What follows belongs to an exercise in optimizing a design on an open flow for small area, a short achievable clock period and few clock cycles per item; a production flow would make more cautious choices.
In this exercise RTL edits were held to simulation tests only and were not proved equivalent to the original.
No run shown here takes its clock network from TritonCTS; it comes from the design's own scripts or RTL.
The flow treats the clock pin as an ideal source. Dropping or thinning the clock tree relies on that and would not hold on a real chip.
Power and IR drop assume default switching activity.

==> design/flow/design.v <==
module CompMul(
	input [31:0] Multiplicand_input,
	input [31:0] Multiplier_input,
	input run,
	input rst,
	input clk,
	output ready,
	output [63:0] Product_output
	);
	reg [31:0] M;         
	reg [31:0] PL;        
	reg [33:0] S;         
	reg [33:0] C;         
	reg [7:0] LC;        
	reg CF;               
	reg [3:0] ONE, TWO, NEG;    
	reg LAST;             
	reg iter, fin, done;
	reg [1:0] cnt;
	wire idle = ~(iter | fin | done);
	wire lastn = iter & (cnt == 2'd2);    
	assign ready = done;
	assign Product_output = {S[31:0], PL};
	wire [9:0] lo_sum2 = {1'b0, PL[31:24], 1'b1} + {1'b0, LC, CF};
	wire [8:0] lo_sum = lo_sum2[9:1];
	wire lo_cout = lo_sum[8];
	wire [40:0] fin_sum2 = {S[31:0], PL[31:24], 1'b1} + {C[31:0], LC, CF};
	wire [31:0] hi_sum = fin_sum2[40:9];
	wire [7:0] fin_lo = fin_sum2[8:1];
	wire [33:0] r0 = {~NEG[0], {33{NEG[0]}} ^ (({33{ONE[0]}} & {1'b0, M}) | ({33{TWO[0]}} & {M, 1'b0}))};
	wire [33:0] r1 = {~NEG[1], {33{NEG[1]}} ^ (({33{ONE[1]}} & {1'b0, M}) | ({33{TWO[1]}} & {M, 1'b0}))};
	wire [33:0] r2 = {~NEG[2], {33{NEG[2]}} ^ (({33{ONE[2]}} & {1'b0, M}) | ({33{TWO[2]}} & {M, 1'b0}))};
	wire [33:0] r3 = {~NEG[3], {33{NEG[3]}} ^ (({33{ONE[3]}} & {1'b0, M}) | ({33{TWO[3]}} & {M, 1'b0}))};
	wire hs0, hc0;
	HA u_hs0 (.a(C[7]), .b(S[7]), .s(hs0), .co(hc0));
	wire hs1, hc1;
	HA u_hs1 (.a(C[8]), .b(S[8]), .s(hs1), .co(hc1));
	wire hs2, hc2;
	HA u_hs2 (.a(C[9]), .b(S[9]), .s(hs2), .co(hc2));
	wire fs0, fc0;
	FA u_fs0 (.a(C[10]), .b(LAST), .c(S[10]), .s(fs0), .co(fc0));
	wire fs1, fc1;
	FA u_fs1 (.a(C[11]), .b(LAST), .c(S[11]), .s(fs1), .co(fc1));
	wire hs3, hc3;
	HA u_hs3 (.a(C[12]), .b(S[12]), .s(hs3), .co(hc3));
	wire fs2, fc2;
	FA u_fs2 (.a(C[13]), .b(LAST), .c(S[13]), .s(fs2), .co(fc2));
	wire hs4, hc4;
	HA u_hs4 (.a(C[14]), .b(S[14]), .s(hs4), .co(hc4));
	wire fs3, fc3;
	FA u_fs3 (.a(C[15]), .b(LAST), .c(S[15]), .s(fs3), .co(fc3));
	wire hs5, hc5;
	HA u_hs5 (.a(C[16]), .b(S[16]), .s(hs5), .co(hc5));
	wire fs4, fc4;
	FA u_fs4 (.a(C[17]), .b(LAST), .c(S[17]), .s(fs4), .co(fc4));
	wire hs6, hc6;
	HA u_hs6 (.a(C[18]), .b(S[18]), .s(hs6), .co(hc6));
	wire fs5, fc5;
	FA u_fs5 (.a(C[19]), .b(LAST), .c(S[19]), .s(fs5), .co(fc5));
	wire hs7, hc7;
	HA u_hs7 (.a(C[20]), .b(S[20]), .s(hs7), .co(hc7));
	wire fs6, fc6;
	FA u_fs6 (.a(C[21]), .b(LAST), .c(S[21]), .s(fs6), .co(fc6));
	wire hs8, hc8;
	HA u_hs8 (.a(C[22]), .b(S[22]), .s(hs8), .co(hc8));
	wire fs7, fc7;
	FA u_fs7 (.a(C[23]), .b(LAST), .c(S[23]), .s(fs7), .co(fc7));
	wire hs9, hc9;
	HA u_hs9 (.a(C[24]), .b(S[24]), .s(hs9), .co(hc9));
	wire fs8, fc8;
	FA u_fs8 (.a(C[25]), .b(LAST), .c(S[25]), .s(fs8), .co(fc8));
	wire hs10, hc10;
	HA u_hs10 (.a(C[26]), .b(S[26]), .s(hs10), .co(hc10));
	wire fs9, fc9;
	FA u_fs9 (.a(C[27]), .b(LAST), .c(S[27]), .s(fs9), .co(fc9));
	wire hs11, hc11;
	HA u_hs11 (.a(C[28]), .b(S[28]), .s(hs11), .co(hc11));
	wire fs10, fc10;
	FA u_fs10 (.a(C[29]), .b(LAST), .c(S[29]), .s(fs10), .co(fc10));
	wire hs12, hc12;
	HA u_hs12 (.a(C[30]), .b(S[30]), .s(hs12), .co(hc12));
	wire fs11, fc11;
	FA u_fs11 (.a(C[31]), .b(LAST), .c(S[31]), .s(fs11), .co(fc11));
	wire hs13, hc13;
	HA u_hs13 (.a(C[32]), .b(S[32]), .s(hs13), .co(hc13));
	wire fs12, fc12;
	FA u_fs12 (.a(C[33]), .b(LAST), .c(S[33]), .s(fs12), .co(fc12));
	wire hs14, hc14;
	HA u_hs14 (.a(C[3]), .b(S[3]), .s(hs14), .co(hc14));
	wire hs15, hc15;
	HA u_hs15 (.a(C[4]), .b(S[4]), .s(hs15), .co(hc15));
	wire fs13, fc13;
	FA u_fs13 (.a(C[5]), .b(S[5]), .c(NEG[2]), .s(fs13), .co(fc13));
	wire hs16, hc16;
	HA u_hs16 (.a(r0[4]), .b(r1[2]), .s(hs16), .co(hc16));
	wire fs14, fc14;
	FA u_fs14 (.a(C[6]), .b(S[6]), .c(r0[5]), .s(fs14), .co(fc14));
	wire hs17, hc17;
	HA u_hs17 (.a(r1[3]), .b(r2[1]), .s(hs17), .co(hc17));
	wire fs15, fc15;
	FA u_fs15 (.a(NEG[3]), .b(hs0), .c(r0[6]), .s(fs15), .co(fc15));
	wire fs16, fc16;
	FA u_fs16 (.a(r1[4]), .b(r2[2]), .c(r3[0]), .s(fs16), .co(fc16));
	wire fs17, fc17;
	FA u_fs17 (.a(hc0), .b(hs1), .c(r0[7]), .s(fs17), .co(fc17));
	wire fs18, fc18;
	FA u_fs18 (.a(r1[5]), .b(r2[3]), .c(r3[1]), .s(fs18), .co(fc18));
	wire fs19, fc19;
	FA u_fs19 (.a(hc1), .b(hs2), .c(r0[8]), .s(fs19), .co(fc19));
	wire fs20, fc20;
	FA u_fs20 (.a(r1[6]), .b(r2[4]), .c(r3[2]), .s(fs20), .co(fc20));
	wire fs21, fc21;
	FA u_fs21 (.a(hc2), .b(fs0), .c(r0[9]), .s(fs21), .co(fc21));
	wire fs22, fc22;
	FA u_fs22 (.a(r1[7]), .b(r2[5]), .c(r3[3]), .s(fs22), .co(fc22));
	wire fs23, fc23;
	FA u_fs23 (.a(fc0), .b(fs1), .c(r0[10]), .s(fs23), .co(fc23));
	wire fs24, fc24;
	FA u_fs24 (.a(r1[8]), .b(r2[6]), .c(r3[4]), .s(fs24), .co(fc24));
	wire fs25, fc25;
	FA u_fs25 (.a(hs3), .b(fc1), .c(r0[11]), .s(fs25), .co(fc25));
	wire fs26, fc26;
	FA u_fs26 (.a(r1[9]), .b(r2[7]), .c(r3[5]), .s(fs26), .co(fc26));
	wire fs27, fc27;
	FA u_fs27 (.a(hc3), .b(fs2), .c(r0[12]), .s(fs27), .co(fc27));
	wire fs28, fc28;
	FA u_fs28 (.a(r1[10]), .b(r2[8]), .c(r3[6]), .s(fs28), .co(fc28));
	wire fs29, fc29;
	FA u_fs29 (.a(hs4), .b(fc2), .c(r0[13]), .s(fs29), .co(fc29));
	wire fs30, fc30;
	FA u_fs30 (.a(r1[11]), .b(r2[9]), .c(r3[7]), .s(fs30), .co(fc30));
	wire fs31, fc31;
	FA u_fs31 (.a(hc4), .b(fs3), .c(r0[14]), .s(fs31), .co(fc31));
	wire fs32, fc32;
	FA u_fs32 (.a(r1[12]), .b(r2[10]), .c(r3[8]), .s(fs32), .co(fc32));
	wire fs33, fc33;
	FA u_fs33 (.a(hs5), .b(fc3), .c(r0[15]), .s(fs33), .co(fc33));
	wire fs34, fc34;
	FA u_fs34 (.a(r1[13]), .b(r2[11]), .c(r3[9]), .s(fs34), .co(fc34));
	wire fs35, fc35;
	FA u_fs35 (.a(hc5), .b(fs4), .c(r0[16]), .s(fs35), .co(fc35));
	wire fs36, fc36;
	FA u_fs36 (.a(r1[14]), .b(r2[12]), .c(r3[10]), .s(fs36), .co(fc36));
	wire fs37, fc37;
	FA u_fs37 (.a(hs6), .b(fc4), .c(r0[17]), .s(fs37), .co(fc37));
	wire fs38, fc38;
	FA u_fs38 (.a(r1[15]), .b(r2[13]), .c(r3[11]), .s(fs38), .co(fc38));
	wire fs39, fc39;
	FA u_fs39 (.a(hc6), .b(fs5), .c(r0[18]), .s(fs39), .co(fc39));
	wire fs40, fc40;
	FA u_fs40 (.a(r1[16]), .b(r2[14]), .c(r3[12]), .s(fs40), .co(fc40));
	wire fs41, fc41;
	FA u_fs41 (.a(hs7), .b(fc5), .c(r0[19]), .s(fs41), .co(fc41));
	wire fs42, fc42;
	FA u_fs42 (.a(r1[17]), .b(r2[15]), .c(r3[13]), .s(fs42), .co(fc42));
	wire fs43, fc43;
	FA u_fs43 (.a(hc7), .b(fs6), .c(r0[20]), .s(fs43), .co(fc43));
	wire fs44, fc44;
	FA u_fs44 (.a(r1[18]), .b(r2[16]), .c(r3[14]), .s(fs44), .co(fc44));
	wire fs45, fc45;
	FA u_fs45 (.a(hs8), .b(fc6), .c(r0[21]), .s(fs45), .co(fc45));
	wire fs46, fc46;
	FA u_fs46 (.a(r1[19]), .b(r2[17]), .c(r3[15]), .s(fs46), .co(fc46));
	wire fs47, fc47;
	FA u_fs47 (.a(hc8), .b(fs7), .c(r0[22]), .s(fs47), .co(fc47));
	wire fs48, fc48;
	FA u_fs48 (.a(r1[20]), .b(r2[18]), .c(r3[16]), .s(fs48), .co(fc48));
	wire fs49, fc49;
	FA u_fs49 (.a(hs9), .b(fc7), .c(r0[23]), .s(fs49), .co(fc49));
	wire fs50, fc50;
	FA u_fs50 (.a(r1[21]), .b(r2[19]), .c(r3[17]), .s(fs50), .co(fc50));
	wire fs51, fc51;
	FA u_fs51 (.a(hc9), .b(fs8), .c(r0[24]), .s(fs51), .co(fc51));
	wire fs52, fc52;
	FA u_fs52 (.a(r1[22]), .b(r2[20]), .c(r3[18]), .s(fs52), .co(fc52));
	wire fs53, fc53;
	FA u_fs53 (.a(hs10), .b(fc8), .c(r0[25]), .s(fs53), .co(fc53));
	wire fs54, fc54;
	FA u_fs54 (.a(r1[23]), .b(r2[21]), .c(r3[19]), .s(fs54), .co(fc54));
	wire fs55, fc55;
	FA u_fs55 (.a(hc10), .b(fs9), .c(r0[26]), .s(fs55), .co(fc55));
	wire fs56, fc56;
	FA u_fs56 (.a(r1[24]), .b(r2[22]), .c(r3[20]), .s(fs56), .co(fc56));
	wire fs57, fc57;
	FA u_fs57 (.a(hs11), .b(fc9), .c(r0[27]), .s(fs57), .co(fc57));
	wire fs58, fc58;
	FA u_fs58 (.a(r1[25]), .b(r2[23]), .c(r3[21]), .s(fs58), .co(fc58));
	wire fs59, fc59;
	FA u_fs59 (.a(hc11), .b(fs10), .c(r0[28]), .s(fs59), .co(fc59));
	wire fs60, fc60;
	FA u_fs60 (.a(r1[26]), .b(r2[24]), .c(r3[22]), .s(fs60), .co(fc60));
	wire fs61, fc61;
	FA u_fs61 (.a(hs12), .b(fc10), .c(r0[29]), .s(fs61), .co(fc61));
	wire fs62, fc62;
	FA u_fs62 (.a(r1[27]), .b(r2[25]), .c(r3[23]), .s(fs62), .co(fc62));
	wire fs63, fc63;
	FA u_fs63 (.a(hc12), .b(fs11), .c(r0[30]), .s(fs63), .co(fc63));
	wire fs64, fc64;
	FA u_fs64 (.a(r1[28]), .b(r2[26]), .c(r3[24]), .s(fs64), .co(fc64));
	wire fs65, fc65;
	FA u_fs65 (.a(hs13), .b(fc11), .c(r0[31]), .s(fs65), .co(fc65));
	wire fs66, fc66;
	FA u_fs66 (.a(r1[29]), .b(r2[27]), .c(r3[25]), .s(fs66), .co(fc66));
	wire fs67, fc67;
	FA u_fs67 (.a(hc13), .b(fs12), .c(r0[32]), .s(fs67), .co(fc67));
	wire fs68, fc68;
	FA u_fs68 (.a(r1[30]), .b(r2[28]), .c(r3[26]), .s(fs68), .co(fc68));
	wire fs69, fc69;
	FA u_fs69 (.a(fc12), .b(r0[33]), .c(r1[31]), .s(fs69), .co(fc69));
	wire hs18, hc18;
	HA u_hs18 (.a(r2[29]), .b(r3[27]), .s(hs18), .co(hc18));
	wire fs70, fc70;
	FA u_fs70 (.a(LAST), .b(r1[32]), .c(r2[30]), .s(fs70), .co(fc70));
	wire hs19, hc19;
	HA u_hs19 (.a(C[1]), .b(S[1]), .s(hs19), .co(hc19));
	wire hs20, hc20;
	HA u_hs20 (.a(C[2]), .b(S[2]), .s(hs20), .co(hc20));
	wire fs71, fc71;
	FA u_fs71 (.a(NEG[1]), .b(hs14), .c(r0[2]), .s(fs71), .co(fc71));
	wire fs72, fc72;
	FA u_fs72 (.a(hc14), .b(hs15), .c(r0[3]), .s(fs72), .co(fc72));
	wire fs73, fc73;
	FA u_fs73 (.a(hc15), .b(r2[0]), .c(fs13), .s(fs73), .co(fc73));
	wire fs74, fc74;
	FA u_fs74 (.a(fc13), .b(hc16), .c(hs17), .s(fs74), .co(fc74));
	wire fs75, fc75;
	FA u_fs75 (.a(hc17), .b(fc14), .c(fs15), .s(fs75), .co(fc75));
	wire fs76, fc76;
	FA u_fs76 (.a(fc15), .b(fc16), .c(fs17), .s(fs76), .co(fc76));
	wire fs77, fc77;
	FA u_fs77 (.a(fc17), .b(fc18), .c(fs19), .s(fs77), .co(fc77));
	wire fs78, fc78;
	FA u_fs78 (.a(fc19), .b(fc20), .c(fs21), .s(fs78), .co(fc78));
	wire fs79, fc79;
	FA u_fs79 (.a(fc21), .b(fc22), .c(fs23), .s(fs79), .co(fc79));
	wire fs80, fc80;
	FA u_fs80 (.a(fc23), .b(fc24), .c(fs25), .s(fs80), .co(fc80));
	wire fs81, fc81;
	FA u_fs81 (.a(fc25), .b(fc26), .c(fs27), .s(fs81), .co(fc81));
	wire fs82, fc82;
	FA u_fs82 (.a(fc27), .b(fc28), .c(fs29), .s(fs82), .co(fc82));
	wire fs83, fc83;
	FA u_fs83 (.a(fc29), .b(fc30), .c(fs31), .s(fs83), .co(fc83));
	wire fs84, fc84;
	FA u_fs84 (.a(fc31), .b(fc32), .c(fs33), .s(fs84), .co(fc84));
	wire fs85, fc85;
	FA u_fs85 (.a(fc33), .b(fc34), .c(fs35), .s(fs85), .co(fc85));
	wire fs86, fc86;
	FA u_fs86 (.a(fc35), .b(fc36), .c(fs37), .s(fs86), .co(fc86));
	wire fs87, fc87;
	FA u_fs87 (.a(fc37), .b(fc38), .c(fs39), .s(fs87), .co(fc87));
	wire fs88, fc88;
	FA u_fs88 (.a(fc39), .b(fc40), .c(fs41), .s(fs88), .co(fc88));
	wire fs89, fc89;
	FA u_fs89 (.a(fc41), .b(fc42), .c(fs43), .s(fs89), .co(fc89));
	wire fs90, fc90;
	FA u_fs90 (.a(fc43), .b(fc44), .c(fs45), .s(fs90), .co(fc90));
	wire fs91, fc91;
	FA u_fs91 (.a(fc45), .b(fc46), .c(fs47), .s(fs91), .co(fc91));
	wire fs92, fc92;
	FA u_fs92 (.a(fc47), .b(fc48), .c(fs49), .s(fs92), .co(fc92));
	wire fs93, fc93;
	FA u_fs93 (.a(fc49), .b(fc50), .c(fs51), .s(fs93), .co(fc93));
	wire fs94, fc94;
	FA u_fs94 (.a(fc51), .b(fc52), .c(fs53), .s(fs94), .co(fc94));
	wire fs95, fc95;
	FA u_fs95 (.a(fc53), .b(fc54), .c(fs55), .s(fs95), .co(fc95));
	wire fs96, fc96;
	FA u_fs96 (.a(fc55), .b(fc56), .c(fs57), .s(fs96), .co(fc96));
	wire fs97, fc97;
	FA u_fs97 (.a(fc57), .b(fc58), .c(fs59), .s(fs97), .co(fc97));
	wire fs98, fc98;
	FA u_fs98 (.a(fc59), .b(fc60), .c(fs61), .s(fs98), .co(fc98));
	wire fs99, fc99;
	FA u_fs99 (.a(fc61), .b(fc62), .c(fs63), .s(fs99), .co(fc99));
	wire fs100, fc100;
	FA u_fs100 (.a(fc63), .b(fc64), .c(fs65), .s(fs100), .co(fc100));
	wire fs101, fc101;
	FA u_fs101 (.a(fc65), .b(fc66), .c(fs67), .s(fs101), .co(fc101));
	wire fs102, fc102;
	FA u_fs102 (.a(hs18), .b(fc67), .c(fc68), .s(fs102), .co(fc102));
	wire fs103, fc103;
	FA u_fs103 (.a(r3[28]), .b(hc18), .c(fc69), .s(fs103), .co(fc103));
	wire fs104, fc104;
	FA u_fs104 (.a(r1[33]), .b(r2[31]), .c(r3[29]), .s(fs104), .co(fc104));
	wire hs21, hc21;
	HA u_hs21 (.a(LAST), .b(r2[32]), .s(hs21), .co(hc21));
	wire hs22, hc22;
	HA u_hs22 (.a(NEG[0]), .b(hs19), .s(hs22), .co(hc22));
	wire fs105, fc105;
	FA u_fs105 (.a(hc19), .b(hs20), .c(r0[1]), .s(fs105), .co(fc105));
	wire fs106, fc106;
	FA u_fs106 (.a(hc20), .b(r1[0]), .c(fs71), .s(fs106), .co(fc106));
	wire fs107, fc107;
	FA u_fs107 (.a(r1[1]), .b(fc71), .c(fs72), .s(fs107), .co(fc107));
	wire fs108, fc108;
	FA u_fs108 (.a(hs16), .b(fc72), .c(fs73), .s(fs108), .co(fc108));
	wire fs109, fc109;
	FA u_fs109 (.a(fs14), .b(fc73), .c(fs74), .s(fs109), .co(fc109));
	wire fs110, fc110;
	FA u_fs110 (.a(fs16), .b(fc74), .c(fs75), .s(fs110), .co(fc110));
	wire fs111, fc111;
	FA u_fs111 (.a(fs18), .b(fc75), .c(fs76), .s(fs111), .co(fc111));
	wire fs112, fc112;
	FA u_fs112 (.a(fs20), .b(fc76), .c(fs77), .s(fs112), .co(fc112));
	wire fs113, fc113;
	FA u_fs113 (.a(fs22), .b(fc77), .c(fs78), .s(fs113), .co(fc113));
	wire fs114, fc114;
	FA u_fs114 (.a(fs24), .b(fc78), .c(fs79), .s(fs114), .co(fc114));
	wire fs115, fc115;
	FA u_fs115 (.a(fs26), .b(fc79), .c(fs80), .s(fs115), .co(fc115));
	wire fs116, fc116;
	FA u_fs116 (.a(fs28), .b(fc80), .c(fs81), .s(fs116), .co(fc116));
	wire fs117, fc117;
	FA u_fs117 (.a(fs30), .b(fc81), .c(fs82), .s(fs117), .co(fc117));
	wire fs118, fc118;
	FA u_fs118 (.a(fs32), .b(fc82), .c(fs83), .s(fs118), .co(fc118));
	wire fs119, fc119;
	FA u_fs119 (.a(fs34), .b(fc83), .c(fs84), .s(fs119), .co(fc119));
	wire fs120, fc120;
	FA u_fs120 (.a(fs36), .b(fc84), .c(fs85), .s(fs120), .co(fc120));
	wire fs121, fc121;
	FA u_fs121 (.a(fs38), .b(fc85), .c(fs86), .s(fs121), .co(fc121));
	wire fs122, fc122;
	FA u_fs122 (.a(fs40), .b(fc86), .c(fs87), .s(fs122), .co(fc122));
	wire fs123, fc123;
	FA u_fs123 (.a(fs42), .b(fc87), .c(fs88), .s(fs123), .co(fc123));
	wire fs124, fc124;
	FA u_fs124 (.a(fs44), .b(fc88), .c(fs89), .s(fs124), .co(fc124));
	wire fs125, fc125;
	FA u_fs125 (.a(fs46), .b(fc89), .c(fs90), .s(fs125), .co(fc125));
	wire fs126, fc126;
	FA u_fs126 (.a(fs48), .b(fc90), .c(fs91), .s(fs126), .co(fc126));
	wire fs127, fc127;
	FA u_fs127 (.a(fs50), .b(fc91), .c(fs92), .s(fs127), .co(fc127));
	wire fs128, fc128;
	FA u_fs128 (.a(fs52), .b(fc92), .c(fs93), .s(fs128), .co(fc128));
	wire fs129, fc129;
	FA u_fs129 (.a(fs54), .b(fc93), .c(fs94), .s(fs129), .co(fc129));
	wire fs130, fc130;
	FA u_fs130 (.a(fs56), .b(fc94), .c(fs95), .s(fs130), .co(fc130));
	wire fs131, fc131;
	FA u_fs131 (.a(fs58), .b(fc95), .c(fs96), .s(fs131), .co(fc131));
	wire fs132, fc132;
	FA u_fs132 (.a(fs60), .b(fc96), .c(fs97), .s(fs132), .co(fc132));
	wire fs133, fc133;
	FA u_fs133 (.a(fs62), .b(fc97), .c(fs98), .s(fs133), .co(fc133));
	wire fs134, fc134;
	FA u_fs134 (.a(fs64), .b(fc98), .c(fs99), .s(fs134), .co(fc134));
	wire fs135, fc135;
	FA u_fs135 (.a(fs66), .b(fc99), .c(fs100), .s(fs135), .co(fc135));
	wire fs136, fc136;
	FA u_fs136 (.a(fs68), .b(fc100), .c(fs101), .s(fs136), .co(fc136));
	wire fs137, fc137;
	FA u_fs137 (.a(fs69), .b(fc101), .c(fs102), .s(fs137), .co(fc137));
	wire fs138, fc138;
	FA u_fs138 (.a(fs70), .b(fc102), .c(fs103), .s(fs138), .co(fc138));
	wire fs139, fc139;
	FA u_fs139 (.a(fc70), .b(fs104), .c(fc103), .s(fs139), .co(fc139));
	wire fs140, fc140;
	FA u_fs140 (.a(r3[30]), .b(hs21), .c(fc104), .s(fs140), .co(fc140));
	wire fs141, fc141;
	FA u_fs141 (.a(r2[33]), .b(r3[31]), .c(hc21), .s(fs141), .co(fc141));
	wire hs23, hc23;
	HA u_hs23 (.a(LAST), .b(r3[32]), .s(hs23), .co(hc23));
	wire [41:0] TS = {1'b0, hc23, fc141, fc140, fc139, fc138, fc137, fc136, fc135, fc134, fc133, fc132, fc131, fc130, fc129, fc128, fc127, fc126, fc125, fc124, fc123, fc122, fc121, fc120, fc119, fc118, fc117, fc116, fc115, fc114, fc113, fc112, fc111, fc110, fc109, fc108, fc107, fc106, fc105, hc22, hs22, C[0]};
	wire [41:0] TC = {1'b0, r3[33], hs23, fs141, fs140, fs139, fs138, fs137, fs136, fs135, fs134, fs133, fs132, fs131, fs130, fs129, fs128, fs127, fs126, fs125, fs124, fs123, fs122, fs121, fs120, fs119, fs118, fs117, fs116, fs115, fs114, fs113, fs112, fs111, fs110, fs109, fs108, fs107, fs106, fs105, r0[0], S[0]};
	wire [2:0] dn0 = idle ? {Multiplier_input[2], Multiplier_input[1], 1'b0} : {PL[10], PL[9], PL[8]};
	wire [2:0] dn1 = idle ? {Multiplier_input[4], Multiplier_input[3], Multiplier_input[2]} : {PL[12], PL[11], PL[10]};
	wire [2:0] dn2 = idle ? {Multiplier_input[6], Multiplier_input[5], Multiplier_input[4]} : {PL[14], PL[13], PL[12]};
	wire [2:0] dn3 = idle ? {Multiplier_input[8], Multiplier_input[7], Multiplier_input[6]} : {(~lastn & PL[16]), PL[15], PL[14]};
	always @(posedge clk or posedge rst) begin
		if (rst) begin
			iter <= 1'b0;
			fin <= 1'b0;
			done <= 1'b0;
			cnt <= 2'd0;
		end else begin
			if (idle) begin
				if (run) iter <= 1'b1;
				cnt <= 2'd0;
			end else if (iter) begin
				cnt <= cnt + 2'd1;
				if (cnt == 2'd3) begin
					iter <= 1'b0;
					fin <= 1'b1;
				end
			end else if (fin) begin
				fin <= 1'b0;
				done <= 1'b1;
			end
		end
	end
	always @(posedge clk) begin
		M <= Multiplicand_input;
		ONE <= {dn3[1] ^ dn3[0], dn2[1] ^ dn2[0], dn1[1] ^ dn1[0], dn0[1] ^ dn0[0]};
		TWO <= {(dn3[2] & ~dn3[1] & ~dn3[0]) | (~dn3[2] & dn3[1] & dn3[0]), (dn2[2] & ~dn2[1] & ~dn2[0]) | (~dn2[2] & dn2[1] & dn2[0]), (dn1[2] & ~dn1[1] & ~dn1[0]) | (~dn1[2] & dn1[1] & dn1[0]), (dn0[2] & ~dn0[1] & ~dn0[0]) | (~dn0[2] & dn0[1] & dn0[0])};
		NEG <= {dn3[2] & ~(dn3[1] & dn3[0]), dn2[2] & ~(dn2[1] & dn2[0]), dn1[2] & ~(dn1[1] & dn1[0]), dn0[2] & ~(dn0[1] & dn0[0])};
		LAST <= lastn;
		if (iter) begin
			S <= TS[41:8];
			C <= TC[41:8];
			LC <= TC[7:0];
			CF <= lo_cout;
			PL <= {TS[7:0], lo_sum[7:0], PL[23:8]};
		end else if (idle) begin
			S <= 34'd0;
			C <= {2'd0, Multiplicand_input & {32{Multiplier_input[0]}}};
			LC <= 8'd0;
			CF <= 1'b0;
			PL <= Multiplier_input;
		end else begin
			S <= {2'd0, hi_sum};
			C <= 34'd0;
			LC <= 8'd0;
			CF <= 1'b0;
			PL[31:24] <= fin_lo;
		end
	end
endmodule
module FA(input a, input b, input c, output s, output co);
	assign s = a ^ b ^ c;
	assign co = (a & b) | (a & c) | (b & c);
endmodule
module HA(input a, input b, output s, output co);
	assign s = a ^ b;
	assign co = a & b;
endmodule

## PROBLEM
Please reproduce the lines from the line with "wire fs126, fc126;" to the line with "wire fs132, fc132;", both ends included, exactly as they appear above.

## EXERCISE RESPONSE
	wire fs126, fc126;
	FA u_fs126 (.a(fs48), .b(fc90), .c(fs91), .s(fs126), .co(fc126));
	wire fs127, fc127;
	FA u_fs127 (.a(fs50), .b(fc91), .c(fs92), .s(fs127), .co(fc127));
	wire fs128, fc128;
	FA u_fs128 (.a(fs52), .b(fc92), .c(fs93), .s(fs128), .co(fc128));
	wire fs129, fc129;
	FA u_fs129 (.a(fs54), .b(fc93), .c(fs94), .s(fs129), .co(fc129));
	wire fs130, fc130;
	FA u_fs130 (.a(fs56), .b(fc94), .c(fs95), .s(fs130), .co(fc130));
	wire fs131, fc131;
	FA u_fs131 (.a(fs58), .b(fc95), .c(fs96), .s(fs131), .co(fc131));
	wire fs132, fc132;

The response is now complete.